The official trailer for Super/Man: The Christopher Reeve Story is here.
Christopher Reeve, who brought Clark Kent and his superhero persona Superman to life in four films throughout the ’70s and ’80s, was injured in a near-fatal horse-riding accident in 1995 that left him paralyzed from the neck down.
As a quadriplegic, he continued to inspire generations of fans as an activist and advocate for spinal cord injury research, founding the Christopher & Dana Reeve Foundation. He died in 2004 from heart failure.
Super/Man: The Christopher Reeve Story, directed by Ian Bonhôte and Peter Ettedgui, features all three of Christopher Reeve’s children and explores his enduring legacy.
“We said goodbye … he gave this wave,” son Matthew Reeve recalled in the trailer for the documentary, released Monday. “That was the last time I saw him on his feet.”
The trailer features a voice-over from the late actor, who says, “I ruined my life and everybody else’s” and laments that he won’t be able to “throw a ball” to his son Will Reeve, now an ABC News correspondent, or “make love” to his wife Dana Reeve, who died in 2006 of lung cancer. “Maybe we should let me go.”

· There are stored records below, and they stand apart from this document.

### config.mk
export PLATFORM = sky130hd
export DESIGN_NAME = fobs_fast_ocp
export DESIGN_NICKNAME = d
export VERILOG_FILES = /design/src/fobs_pkg.sv /design/src/fobs_fast_ocp.sv /design/src/fobs_span_counter.sv
export SDC_FILE = /design/constraint.sdc
export NUM_CORES = 1
export LEC_CHECK = 0
export ABC_AREA = 1
export ABC_CLOCK_PERIOD_IN_PS = 5500
export BUFFER_PORTS_ARGS = -buffer_cell sky130_fd_sc_hd__buf_2
export CORE_AREA = 2 2 110 219
export DETAILED_ROUTE_END_ITERATION = 10
export DIE_AREA = 0 0 112 221
export SLEW_MARGIN = 20
export SYNTH_ARGS = -nofsm -noshare
export SYNTH_HDL_FRONTEND = slang
export SYNTH_SLANG_ARGS = --single-unit
### constraint.sdc
create_clock -name mclk_in -period 5.5 [get_ports mclk_in]
set_input_delay 0.825 -clock mclk_in [delete_from_list [all_inputs] [get_ports mclk_in]]
set_output_delay 0.825 -clock mclk_in [all_outputs]
set_load 0.005 [all_outputs]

“She came flying in and she just yelled, ‘I love you. I love you,'” daughter Alexandra Reeve Givens recalled of her mom.
“And then she said the words that saved my life: You’re still you, and I love you,'” Christopher Reeve’s voice-over says.
The film premiered at the Sundance Film Festival in January, and is in theaters across America on Sept. 21 and Sept. 25, with tickets available via Fathom Events.